European Medicines Agency approves Angiotensin II acetate for raising BP in Septic Shock

Giapreza should be prescribed by physicians in the treatment of septic shock (by raising blood pressure) and used in an acute and hospital setting, recommends the Committee for Medicinal Products for Human Use (CHMP), European Medicines Agency (EMA) in a press release.

Septic shock is a potentially fatal medical condition that occurs when sepsis, which is organ injury or damage in response to infection, leads to dangerously low blood pressure and abnormalities in cellular metabolism. At times such fall in blood pressure is not affected by usual drugs and is termed as refractory hypotension.

European Medicines Agency (EMA) has recommended the granting of a marketing authorisation for the medicinal product Giapreza, angiotensin II acetate injection, intended for the treatment of refractory hypotension in adults with septic or other distributive shocks. It is used for increasing blood pressure (BP) in such patients who remain hypotensive despite adequate volume restitution and application of catecholamines and other available vasopressor therapies.

Giapreza will be available as a 2.5 mg/ml concentrate for solution for infusion. The active substance in Giapreza is angiotensin II acetate, which raises blood pressure by vasoconstriction. The most common side effects are thromboembolic events, transient hypertension, tachycardia and peripheral ischaemia.

The full indication is: “Giapreza is indicated for the treatment of refractory hypotension in adults with septic or other distributive shocks who remain hypotensive despite adequate volume restitution and application of catecholamines and other available vasopressor therapies, according to press release statement of European Medicines Agency.

"The CHMP's positive opinion is based on data from the ATHOS-3 (Angiotensin II for the Treatment of High-Output Shock) phase 3 study, which established the safety and efficacy of Giapreza in adults with septic or other distributive shocks," the manufacturer La Jolla Pharmaceutical Company said in a news release.

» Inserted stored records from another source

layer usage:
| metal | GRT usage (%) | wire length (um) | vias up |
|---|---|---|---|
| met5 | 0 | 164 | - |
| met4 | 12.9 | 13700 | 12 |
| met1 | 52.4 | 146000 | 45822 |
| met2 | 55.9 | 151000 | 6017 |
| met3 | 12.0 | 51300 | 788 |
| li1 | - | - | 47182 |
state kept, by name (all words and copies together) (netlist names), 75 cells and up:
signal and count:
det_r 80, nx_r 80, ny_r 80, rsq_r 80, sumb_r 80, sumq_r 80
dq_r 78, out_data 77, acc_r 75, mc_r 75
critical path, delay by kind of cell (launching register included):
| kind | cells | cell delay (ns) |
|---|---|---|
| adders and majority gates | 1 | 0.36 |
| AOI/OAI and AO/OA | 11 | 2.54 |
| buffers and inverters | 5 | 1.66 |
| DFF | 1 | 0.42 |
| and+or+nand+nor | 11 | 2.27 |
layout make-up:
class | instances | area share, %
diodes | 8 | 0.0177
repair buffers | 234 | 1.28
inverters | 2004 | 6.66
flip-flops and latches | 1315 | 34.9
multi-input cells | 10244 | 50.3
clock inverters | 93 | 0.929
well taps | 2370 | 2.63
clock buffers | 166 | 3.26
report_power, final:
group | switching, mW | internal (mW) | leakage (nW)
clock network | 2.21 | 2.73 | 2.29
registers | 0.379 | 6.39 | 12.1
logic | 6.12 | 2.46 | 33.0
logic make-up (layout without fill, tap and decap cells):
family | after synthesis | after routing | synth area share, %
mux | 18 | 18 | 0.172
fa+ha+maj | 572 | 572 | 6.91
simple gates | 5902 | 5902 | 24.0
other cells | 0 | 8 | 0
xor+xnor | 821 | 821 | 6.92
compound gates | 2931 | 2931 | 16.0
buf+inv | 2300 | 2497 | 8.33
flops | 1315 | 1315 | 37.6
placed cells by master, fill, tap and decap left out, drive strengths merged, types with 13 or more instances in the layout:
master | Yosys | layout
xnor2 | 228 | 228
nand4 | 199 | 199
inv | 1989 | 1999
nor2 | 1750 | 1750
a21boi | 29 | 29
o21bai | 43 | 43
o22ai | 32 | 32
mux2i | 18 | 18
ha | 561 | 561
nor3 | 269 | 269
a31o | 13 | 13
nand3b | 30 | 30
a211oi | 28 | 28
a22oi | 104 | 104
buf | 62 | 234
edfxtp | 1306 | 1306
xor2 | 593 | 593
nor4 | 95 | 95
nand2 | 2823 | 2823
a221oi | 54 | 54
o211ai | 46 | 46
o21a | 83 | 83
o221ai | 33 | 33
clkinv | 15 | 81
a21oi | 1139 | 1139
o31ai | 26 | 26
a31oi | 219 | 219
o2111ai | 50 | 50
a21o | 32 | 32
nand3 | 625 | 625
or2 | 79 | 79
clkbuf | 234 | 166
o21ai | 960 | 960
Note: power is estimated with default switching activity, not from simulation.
==> src/rtl/core/spss_pkg.sv <==
// Package for the servo preset slew sequencer.
// Holds sizes, reset values, command and phase codes and shared helpers.
// No dependencies.
package spss_pkg;

  localparam int unsigned PRESET_COUNT = 3;
  localparam int unsigned ANGLE_W      = 8;
  localparam int unsigned SLOT_W       = 2;
  localparam int unsigned CMD_W        = 2;
  localparam int unsigned CFG_IDX_W    = 2;

  localparam logic [ANGLE_W-1:0] ANGLE_MAX       = 8'd180;
  localparam logic [ANGLE_W-1:0] LIFT_RESET      = 8'd130;
  localparam logic [ANGLE_W-1:0] CENTRE_H_RESET  = 8'd90;
  localparam logic [ANGLE_W-1:0] CENTRE_V_RESET  = 8'd45;

  typedef logic [ANGLE_W-1:0] angle_t;

  typedef enum logic [CMD_W-1:0] {
    CMD_TICK   = 2'd0,
    CMD_GO     = 2'd1,
    CMD_CENTRE = 2'd2,
    CMD_STORE  = 2'd3
  } cmd_e;

  typedef enum logic [CFG_IDX_W-1:0] {
    CFG_LIFT     = 2'd0,
    CFG_CENTRE_H = 2'd1,
    CFG_CENTRE_V = 2'd2,
    CFG_NONE     = 2'd3
  } cfg_idx_e;

  typedef enum logic [3:0] {
    PH_IDLE  = 4'b0001,
    PH_LIFT  = 4'b0010,
    PH_HSLEW = 4'b0100,
    PH_VSLEW = 4'b1000
  } phase_e;

  function automatic angle_t sat_angle(input angle_t v);
    return (v > ANGLE_MAX) ? ANGLE_MAX : v;
  endfunction

  function automatic phase_e next_phase(input phase_e ph);
    phase_e nx;
    unique case (ph)
      PH_LIFT:  nx = PH_HSLEW;
      PH_HSLEW: nx = PH_VSLEW;
      PH_VSLEW: nx = PH_IDLE;
      default:  nx = PH_IDLE;
    endcase
    return nx;
  endfunction

endpackage

==> src/rtl/core/servo_preset_slew_sequencer.sv <==
// Top level of the servo preset slew sequencer: input register, command
// logic, angle/preset state and result register.
// Depends on spss_pkg.
//
// Usage: one word in (cmd, preset_select, horizontal_value, vertical_value),
// one word out (horizontal_angle, vertical_angle, busy_res, accepted) per
// input word, in order. Both channels use valid/stall; a word moves when
// valid is high and stall is low.
// An accepted word sits in the input register and its result is loaded into
// the output register when that register is empty or not stalled. Throughput
// is one word per cycle while the output is not stalled; the state update
// (step, phase skip, centre, store) is one pass of compare and increment
// logic between the two registers.
// A stall on the output holds the result register and then the input
// register; in_stall_o rises only when both are full. Reset puts both angles
// at the centre reset values, clears the presets, returns to idle and loads
// the register reset values. Registers are to be written through cfg_we_i/
// cfg_index_i/cfg_data_i only while idle; the block does not enforce this.
module servo_preset_slew_sequencer (
  input  logic                           clk_i,
  input  logic                           rst_ni,
  input  logic                           in_valid_i,
  output logic                           in_stall_o,
  input  logic [spss_pkg::CMD_W-1:0]     cmd_i,
  input  logic [spss_pkg::SLOT_W-1:0]    preset_select_i,
  input  logic [spss_pkg::ANGLE_W-1:0]   horizontal_value_i,
  input  logic [spss_pkg::ANGLE_W-1:0]   vertical_value_i,
  output logic                           out_valid_o,
  input  logic                           out_stall_i,
  output logic [spss_pkg::ANGLE_W-1:0]   horizontal_angle_o,
  output logic [spss_pkg::ANGLE_W-1:0]   vertical_angle_o,
  output logic                           busy_res_o,
  output logic                           accepted_o,
  input  logic                           cfg_we_i,
  input  logic [spss_pkg::CFG_IDX_W-1:0] cfg_index_i,
  input  logic [spss_pkg::ANGLE_W-1:0]   cfg_data_i
);

  // configuration, stored saturated
  spss_pkg::angle_t lift_q, centre_h_q, centre_v_q;

  // input register
  logic                        in_valid_q;
  spss_pkg::cmd_e              cmd_q;
  logic [spss_pkg::SLOT_W-1:0] sel_q;
  spss_pkg::angle_t            hval_q, vval_q;

  // state
  spss_pkg::angle_t            h_q, v_q, h_d, v_d;
  spss_pkg::phase_e            phase_q, phase_d;
  logic [spss_pkg::SLOT_W-1:0] active_q, active_d;
  spss_pkg::angle_t            ph_q [spss_pkg::PRESET_COUNT];
  spss_pkg::angle_t            pv_q [spss_pkg::PRESET_COUNT];

  // output register
  logic             out_valid_q;
  spss_pkg::angle_t out_h_q, out_v_q;
  logic             out_busy_q, out_acc_q;

  logic                        adv, fire, acc_in;
  logic [spss_pkg::SLOT_W-1:0] slot;
  logic                        slot_ok, sel_ok, idle;
  spss_pkg::angle_t            tgt_h, tgt_v, axis, tgt, stepped, h_s, v_s;
  spss_pkg::phase_e            pre_phase, pass_phase;
  logic                        do_store, acc_d;

  assign adv        = !out_valid_q || !out_stall_i;
  assign fire       = in_valid_q && adv;
  assign in_stall_o = in_valid_q && !adv;
  assign acc_in     = in_valid_i && !in_stall_o;

  always_ff @(posedge clk_i or negedge rst_ni) begin
    if (!rst_ni) begin
      lift_q     <= spss_pkg::LIFT_RESET;
      centre_h_q <= spss_pkg::CENTRE_H_RESET;
      centre_v_q <= spss_pkg::CENTRE_V_RESET;
    end else if (cfg_we_i) begin
      case (cfg_index_i)
        spss_pkg::CFG_LIFT:     lift_q     <= spss_pkg::sat_angle(cfg_data_i);
        spss_pkg::CFG_CENTRE_H: centre_h_q <= spss_pkg::sat_angle(cfg_data_i);
        spss_pkg::CFG_CENTRE_V: centre_v_q <= spss_pkg::sat_angle(cfg_data_i);
        default: ;
      endcase
    end
  end

  always_ff @(posedge clk_i or negedge rst_ni) begin
    if (!rst_ni) begin
      in_valid_q <= 1'b0;
    end else begin
      in_valid_q <= acc_in || (in_valid_q && !adv);
    end
  end

  always_ff @(posedge clk_i) begin
    if (acc_in) begin
      cmd_q  <= spss_pkg::cmd_e'(cmd_i);
      sel_q  <= preset_select_i;
      hval_q <= horizontal_value_i;
      vval_q <= vertical_value_i;
    end
  end

  // preset read: new slot on go, running slot otherwise
  assign idle    = (phase_q == spss_pkg::PH_IDLE);
  assign sel_ok  = ({1'b0, sel_q} < (spss_pkg::SLOT_W + 1)'(spss_pkg::PRESET_COUNT));
  assign slot    = (cmd_q == spss_pkg::CMD_GO) ? sel_q : active_q;
  assign slot_ok = ({1'b0, slot} < (spss_pkg::SLOT_W + 1)'(spss_pkg::PRESET_COUNT));
  assign tgt_h   = slot_ok ? ph_q[slot] : ph_q[0];
  assign tgt_v   = slot_ok ? pv_q[slot] : pv_q[0];

  always_comb begin
    axis = (phase_q == spss_pkg::PH_HSLEW) ? h_q : v_q;
    case (phase_q)
      spss_pkg::PH_LIFT:  tgt = lift_q;
      spss_pkg::PH_HSLEW: tgt = tgt_h;
      default:            tgt = tgt_v;
    endcase
    if (axis < tgt) begin
      stepped = axis + 8'd1;
    end else if (axis > tgt) begin
      stepped = axis - 8'd1;
    end else begin
      stepped = axis;
    end
  end

  // pass phases whose axis already sits on target
  function automatic spss_pkg::phase_e pass_done(
    input spss_pkg::phase_e ph_in,
    input spss_pkg::angle_t h,
    input spss_pkg::angle_t v,
    input spss_pkg::angle_t lift,
    input spss_pkg::angle_t th,
    input spss_pkg::angle_t tv
  );
    spss_pkg::phase_e ph;
    logic             hit;
    ph = ph_in;
    for (int i = 0; i < 3; i++) begin
      case (ph)
        spss_pkg::PH_LIFT:  hit = (v == lift);
        spss_pkg::PH_HSLEW: hit = (h == th);
        spss_pkg::PH_VSLEW: hit = (v == tv);
        default:            hit = 1'b0;
      endcase
      if (hit) begin
        ph = spss_pkg::next_phase(ph);
      end
    end
    return ph;
  endfunction

  always_comb begin
    h_s = h_q;
    v_s = v_q;
    if (cmd_q == spss_pkg::CMD_TICK && !idle) begin
      if (phase_q == spss_pkg::PH_HSLEW) begin
        h_s = stepped;
      end else begin
        v_s = stepped;
      end
    end
    pre_phase  = (cmd_q == spss_pkg::CMD_TICK) ? phase_q : spss_pkg::PH_LIFT;
    pass_phase = pass_done(pre_phase, h_s, v_s, lift_q, tgt_h, tgt_v);

    h_d      = h_q;
    v_d      = v_q;
    phase_d  = phase_q;
    active_d = active_q;
    do_store = 1'b0;
    acc_d    = 1'b0;
    case (cmd_q)
      spss_pkg::CMD_TICK: begin
        h_d     = h_s;
        v_d     = v_s;
        phase_d = pass_phase;
        acc_d   = 1'b1;
      end
      spss_pkg::CMD_CENTRE: begin
        if (idle) begin
          h_d   = centre_h_q;
          v_d   = centre_v_q;
          acc_d = 1'b1;
        end
      end
      spss_pkg::CMD_GO: begin
        if (idle && sel_ok) begin
          active_d = sel_q;
          phase_d  = pass_phase;
          acc_d    = 1'b1;
        end
      end
      default: begin
        if (idle && sel_ok) begin
          do_store = 1'b1;
          acc_d    = 1'b1;
        end
      end
    endcase
  end

  always_ff @(posedge clk_i or negedge rst_ni) begin
    if (!rst_ni) begin
      h_q      <= spss_pkg::CENTRE_H_RESET;
      v_q      <= spss_pkg::CENTRE_V_RESET;
      phase_q  <= spss_pkg::PH_IDLE;
      active_q <= '0;
      for (int k = 0; k < spss_pkg::PRESET_COUNT; k++) begin
        ph_q[k] <= '0;
        pv_q[k] <= '0;
      end
    end else if (fire) begin
      h_q      <= h_d;
      v_q      <= v_d;
      phase_q  <= phase_d;
      active_q <= active_d;
      if (do_store) begin
        ph_q[sel_q] <= spss_pkg::sat_angle(hval_q);
        pv_q[sel_q] <= spss_pkg::sat_angle(vval_q);
      end
    end
  end

  always_ff @(posedge clk_i or negedge rst_ni) begin
    if (!rst_ni) begin
      out_valid_q <= 1'b0;
    end else begin
      out_valid_q <= fire || (out_valid_q && out_stall_i);
    end
  end

  always_ff @(posedge clk_i) begin
    if (fire) begin
      out_h_q    <= h_d;
      out_v_q    <= v_d;
      out_busy_q <= (phase_d != spss_pkg::PH_IDLE);
      out_acc_q  <= acc_d;
    end
  end

  assign out_valid_o        = out_valid_q;
  assign horizontal_angle_o = out_h_q;
  assign vertical_angle_o   = out_v_q;
  assign busy_res_o         = out_busy_q;
  assign accepted_o         = out_acc_q;

  a_result_tracks_state: assert property (@(posedge clk_i) disable iff (!rst_ni)
    fire |=> out_valid_o && horizontal_angle_o == h_q && vertical_angle_o == v_q)
    else $error("result word does not match updated angles");

  a_busy_tracks_phase: assert property (@(posedge clk_i) disable iff (!rst_ni)
    fire |=> busy_res_o == (phase_q != spss_pkg::PH_IDLE))
    else $error("busy flag disagrees with phase");

  a_tick_always_taken: assert property (@(posedge clk_i) disable iff (!rst_ni)
    fire && cmd_q == spss_pkg::CMD_TICK |=> accepted_o)
    else $error("tick word reported as ignored");

  a_held_word_kept: assert property (@(posedge clk_i) disable iff (!rst_ni)
    in_valid_q && !adv |=> in_valid_q && $stable(cmd_q))
    else $error("held input word lost");

endmodule
==> src/design/assert_macros.svh <==
// Assertion macros used by fit_block_allocator.
`ifndef ASSERT_MACROS_SVH
`define ASSERT_MACROS_SVH

// Implication checked at every clock edge outside reset.
`define ASSERT_IMPL(label, clk, rst, ante, cons, msg) \
  label: assert property (@(posedge clk) disable iff (rst) (ante) |-> (cons)) \
    else $error(msg);

// Next-cycle implication checked outside reset.
`define ASSERT_NEXT(label, clk, rst, ante, cons, msg) \
  label: assert property (@(posedge clk) disable iff (rst) (ante) |=> (cons)) \
    else $error(msg);

`endif

==> src/design/fba_pkg.sv <==
package fba_pkg;

  localparam logic [2:0] ST_OK          = 3'd0;
  localparam logic [2:0] ST_ZERO_SIZE   = 3'd1;
  localparam logic [2:0] ST_NO_MEMORY   = 3'd2;
  localparam logic [2:0] ST_FRAGMENTED  = 3'd3;
  localparam logic [2:0] ST_INVALID_IDX = 3'd4;
  localparam logic [2:0] ST_DOUBLE_FREE = 3'd5;

  localparam logic REQ_ALLOC = 1'b0;
  localparam logic REQ_FREE  = 1'b1;

  localparam logic [14:0] BYTE_OUT_MAX = 15'h7FFF;

  typedef struct packed {
    logic        req_type;
    logic [15:0] size_bytes;
    logic [15:0] start_index;
  } req_t;

  typedef struct packed {
    logic [2:0]  status;
    logic [7:0]  seg_start;
    logic [8:0]  seg_blocks;
    logic [31:0] grant_id;
    logic [14:0] bytes_in_use;
    logic [14:0] peak_bytes;
  } resp_t;

endpackage

==> src/design/fit_block_allocator.sv <==
// Channel | Direction | Handshake             | Payload
// req     | in        | req_valid/req_stall   | fba_pkg::req_t
// resp    | out       | resp_valid/resp_stall | fba_pkg::resp_t
// cfg     | in        | cfg_we                | cfg_data (fit_mode)
//
// An allocate walks the segment chain twice, reading each segment's address, then its data.
// After reset a clearing pass runs before items are taken.
// A finished item waits in the output register while resp_stall is high, and the next
// item is taken in the cycle after the result leaves.
`include "assert_macros.svh"

module fit_block_allocator #(
  parameter int NUM_BLOCKS      = 256,
  parameter int BYTES_PER_BLOCK = 64,
  parameter int HEADER_BYTES    = 32
) (
  input  logic           clk,
  input  logic           rst,
  input  logic           cfg_we,
  input  logic           cfg_data,
  input  logic           req_valid,
  output logic           req_stall,
  input  fba_pkg::req_t  req,
  output logic           resp_valid,
  input  logic           resp_stall,
  output fba_pkg::resp_t resp
);

  localparam int IW = $clog2(NUM_BLOCKS);
  localparam int LW = IW + 1;
  localparam int BW = $clog2(NUM_BLOCKS * BYTES_PER_BLOCK + 1) + 1;
  localparam int NW = 18;
  localparam int PW = NW + 32;
  localparam int RSH = 31;
  localparam logic [31:0] RECIP = 32'(((64'd1 << RSH) + 64'(BYTES_PER_BLOCK) - 64'd1)
                                      / 64'(BYTES_PER_BLOCK));

  typedef enum logic [3:0] {
    S_CLEAR, S_IDLE, S_SUM_RD, S_SUM, S_FIT_RD, S_FIT, S_SPLIT,
    S_FREE_RD, S_FREE_CHK, S_NEXT_RD, S_MERGE, S_OUT
  } state_t;

  // Entry: head, free, length.
  typedef struct packed {
    logic          head;
    logic          free;
    logic [LW-1:0] len;
  } ent_t;

  ent_t mem [NUM_BLOCKS];
  ent_t rd;
  logic [IW-1:0] rd_addr;
  logic          wr_en;
  logic [IW-1:0] wr_addr;
  ent_t          wr_data;

  state_t        state;
  logic          fit_mode;
  logic [LW-1:0] idx;
  logic [LW-1:0] need;
  logic [LW-1:0] total;
  logic          found;
  logic [IW-1:0] pick;
  logic [LW-1:0] pick_len;
  logic [IW-1:0] fstart;
  logic [LW-1:0] flen;
  logic [31:0]   id_counter;
  logic [BW-1:0] used;
  logic [BW-1:0] peak;
  logic [15:0]   fidx;
  fba_pkg::resp_t resp_r;

  // The split remainder and a merged-away entry are written through the shared port
  // during the first cycle of S_OUT.
  logic          rest_pend;
  logic [IW-1:0] rest_addr;
  logic [LW-1:0] rest_len;
  logic          kill_pend;
  logic          merge;

  logic [NW-1:0] need_sum;
  logic [PW-1:0] need_prod;
  logic [NW-1:0] need_full;
  logic [LW-1:0] nxt_free;
  logic [BW-1:0] delta;

  // The block count is a constant reciprocal multiplication, exact over the whole input range.
  assign need_sum  = NW'(req.size_bytes) + NW'(HEADER_BYTES + BYTES_PER_BLOCK - 1);
  assign need_prod = PW'(need_sum) * PW'(RECIP);
  assign need_full = need_prod[RSH +: NW];
  assign nxt_free  = LW'(fstart) + flen;
  assign delta     = BW'(need) * BW'(BYTES_PER_BLOCK);

  always_ff @(posedge clk) begin
    if (wr_en) begin
      mem[wr_addr] <= wr_data;
    end
    rd <= mem[rd_addr];
  end

  function automatic logic [14:0] sat(input logic [BW-1:0] v);
    if (v > BW'(fba_pkg::BYTE_OUT_MAX)) begin
      return fba_pkg::BYTE_OUT_MAX;
    end
    return 15'(v);
  endfunction

  function automatic fba_pkg::resp_t mk_resp(input logic [2:0] st, input logic [7:0] start,
                                             input logic [8:0] blocks, input logic [31:0] id);
    return '{status: st, seg_start: start, seg_blocks: blocks, grant_id: id,
             bytes_in_use: 15'd0, peak_bytes: 15'd0};
  endfunction

  always_comb begin
    rd_addr = idx[IW-1:0];
    wr_en   = 1'b0;
    wr_addr = idx[IW-1:0];
    wr_data = '0;
    merge   = (nxt_free < LW'(NUM_BLOCKS)) && rd.head && rd.free;
    case (state)
      S_CLEAR: begin
        wr_en = 1'b1;
        if (idx == '0) begin
          wr_data = '{head: 1'b1, free: 1'b1, len: LW'(NUM_BLOCKS)};
        end
      end
      S_FREE_RD: rd_addr = fidx[IW-1:0];
      S_SPLIT: begin
        wr_en   = found;
        wr_addr = pick;
        wr_data = '{head: 1'b1, free: 1'b0, len: need};
      end
      S_MERGE: begin
        wr_en   = 1'b1;
        wr_addr = fstart;
        wr_data = '{head: 1'b1, free: 1'b1, len: merge ? flen + rd.len : flen};
      end
      S_OUT: begin
        wr_en   = rest_pend || kill_pend;
        wr_addr = rest_addr;
        if (rest_pend) begin
          wr_data = '{head: 1'b1, free: 1'b1, len: rest_len};
        end
      end
      default: ;
    endcase
  end

  always_ff @(posedge clk) begin
    if (rst) begin
      state      <= S_CLEAR;
      idx        <= '0;
      fit_mode   <= 1'b0;
      id_counter <= '0;
      used       <= '0;
      peak       <= '0;
      resp_valid <= 1'b0;
      rest_pend  <= 1'b0;
      kill_pend  <= 1'b0;
    end else begin
      if (cfg_we) begin
        fit_mode <= cfg_data;
      end
      case (state)
        S_CLEAR: begin
          if (idx == LW'(NUM_BLOCKS - 1)) begin
            idx   <= '0;
            state <= S_IDLE;
          end else begin
            idx <= idx + LW'(1);
          end
        end
        S_IDLE: begin
          if (req_valid) begin
            idx   <= '0;
            total <= '0;
            found <= 1'b0;
            fidx  <= req.start_index;
            if (req.req_type == fba_pkg::REQ_FREE) begin
              state <= S_FREE_RD;
            end else if (req.size_bytes == '0) begin
              resp_r <= mk_resp(fba_pkg::ST_ZERO_SIZE, 8'd0, 9'd0, 32'd0);
              state  <= S_OUT;
            end else if (need_full > NW'(NUM_BLOCKS)) begin
              resp_r <= mk_resp(fba_pkg::ST_NO_MEMORY, 8'd0, 9'd0, 32'd0);
              state  <= S_OUT;
            end else begin
              need  <= LW'(need_full);
              state <= S_SUM_RD;
            end
          end
        end
        S_SUM_RD: state <= S_SUM;
        S_SUM: begin
          if (rd.free) begin
            total <= total + rd.len;
          end
          if (idx + rd.len >= LW'(NUM_BLOCKS) || rd.len == '0) begin
            idx   <= '0;
            state <= S_FIT_RD;
          end else begin
            idx   <= idx + rd.len;
            state <= S_SUM_RD;
          end
        end
        S_FIT_RD: begin
          if (total < need) begin
            resp_r <= mk_resp(fba_pkg::ST_NO_MEMORY, 8'd0, 9'd0, 32'd0);
            state  <= S_OUT;
          end else begin
            state <= S_FIT;
          end
        end
        S_FIT: begin
          if (rd.free && rd.len >= need && (!found || rd.len < pick_len)) begin
            found    <= 1'b1;
            pick     <= idx[IW-1:0];
            pick_len <= rd.len;
          end
          if ((rd.free && rd.len >= need && !found && !fit_mode)
              || idx + rd.len >= LW'(NUM_BLOCKS) || rd.len == '0) begin
            state <= S_SPLIT;
          end else begin
            idx   <= idx + rd.len;
            state <= S_FIT_RD;
          end
        end
        S_SPLIT: begin
          if (!found) begin
            resp_r <= mk_resp(fba_pkg::ST_FRAGMENTED, 8'd0, 9'd0, 32'd0);
            state  <= S_OUT;
          end else begin
            rest_pend  <= pick_len > need;
            rest_addr  <= IW'(LW'(pick) + need);
            rest_len   <= pick_len - need;
            id_counter <= id_counter + 32'd1;
            used       <= used + delta;
            if (used + delta > peak) begin
              peak <= used + delta;
            end
            resp_r <= mk_resp(fba_pkg::ST_OK, 8'(pick), 9'(need), id_counter + 32'd1);
            state  <= S_OUT;
          end
        end
        S_FREE_RD: begin
          state <= S_FREE_CHK;
        end
        S_FREE_CHK: begin
          if (fidx >= 16'(NUM_BLOCKS) || !rd.head) begin
            resp_r <= mk_resp(fba_pkg::ST_INVALID_IDX, 8'd0, 9'd0, 32'd0);
            state  <= S_OUT;
          end else if (rd.free) begin
            resp_r <= mk_resp(fba_pkg::ST_DOUBLE_FREE, 8'd0, 9'd0, 32'd0);
            state  <= S_OUT;
          end else begin
            fstart <= fidx[IW-1:0];
            flen   <= rd.len;
            used   <= used - BW'(rd.len) * BW'(BYTES_PER_BLOCK);
            idx    <= LW'(fidx[IW-1:0]) + rd.len;
            state  <= S_NEXT_RD;
          end
        end
        S_NEXT_RD: begin
          state <= S_MERGE;
        end
        S_MERGE: begin
          kill_pend <= merge;
          rest_addr <= nxt_free[IW-1:0];
          resp_r    <= mk_resp(fba_pkg::ST_OK, 8'(fstart), 9'(flen), 32'd0);
          state     <= S_OUT;
        end
        S_OUT: begin
          if (rest_pend || kill_pend) begin
            rest_pend <= 1'b0;
            kill_pend <= 1'b0;
          end else if (!resp_valid) begin
            resp_valid <= 1'b1;
            resp       <= '{status: resp_r.status, seg_start: resp_r.seg_start,
                            seg_blocks: resp_r.seg_blocks, grant_id: resp_r.grant_id,
                            bytes_in_use: sat(used), peak_bytes: sat(peak)};
          end else if (!resp_stall) begin
            resp_valid <= 1'b0;
            state      <= S_IDLE;
          end
        end
        default: state <= S_IDLE;
      endcase
    end
  end

  assign req_stall = (state != S_IDLE);

`ASSERT_IMPL(a_out_idle, clk, rst, resp_valid, state == S_OUT, "result outside output state")
`ASSERT_IMPL(a_grant_ok, clk, rst, resp_valid && resp.grant_id != '0, resp.status == fba_pkg::ST_OK, "id on failure")
`ASSERT_IMPL(a_peak, clk, rst, 1'b1, peak >= used, "peak below usage")
`ASSERT_NEXT(a_hold, clk, rst, resp_valid && resp_stall, resp_valid && $stable(resp), "result dropped")

endmodule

In December 2017, Giapreza (angiotensin II) was approved by the U.S. Food and Drug Administration (FDA) as a vasoconstrictor indicated to increase blood pressure in adults with septic or other distributive shocks. Giapreza mimics the body’s endogenous regulatory peptide that is central to the renin-angiotensin-aldosterone system (RAS) to increase blood pressure.

Warnings and Precautions
There is a potential for venous and arterial thrombotic and thromboembolic events in patients who receive Giapreza. Use concurrent venous thromboembolism (VTE) prophylaxis.

Adverse Reactions
The most common adverse reactions that were reported in greater than 10% of Giapreza-treated patients were thromboembolic events.

Drug Interactions
Angiotensin-converting enzyme (ACE) inhibitors may increase response to Giapreza. Angiotensin II receptor blockers (ARB) may reduce response to Giapreza.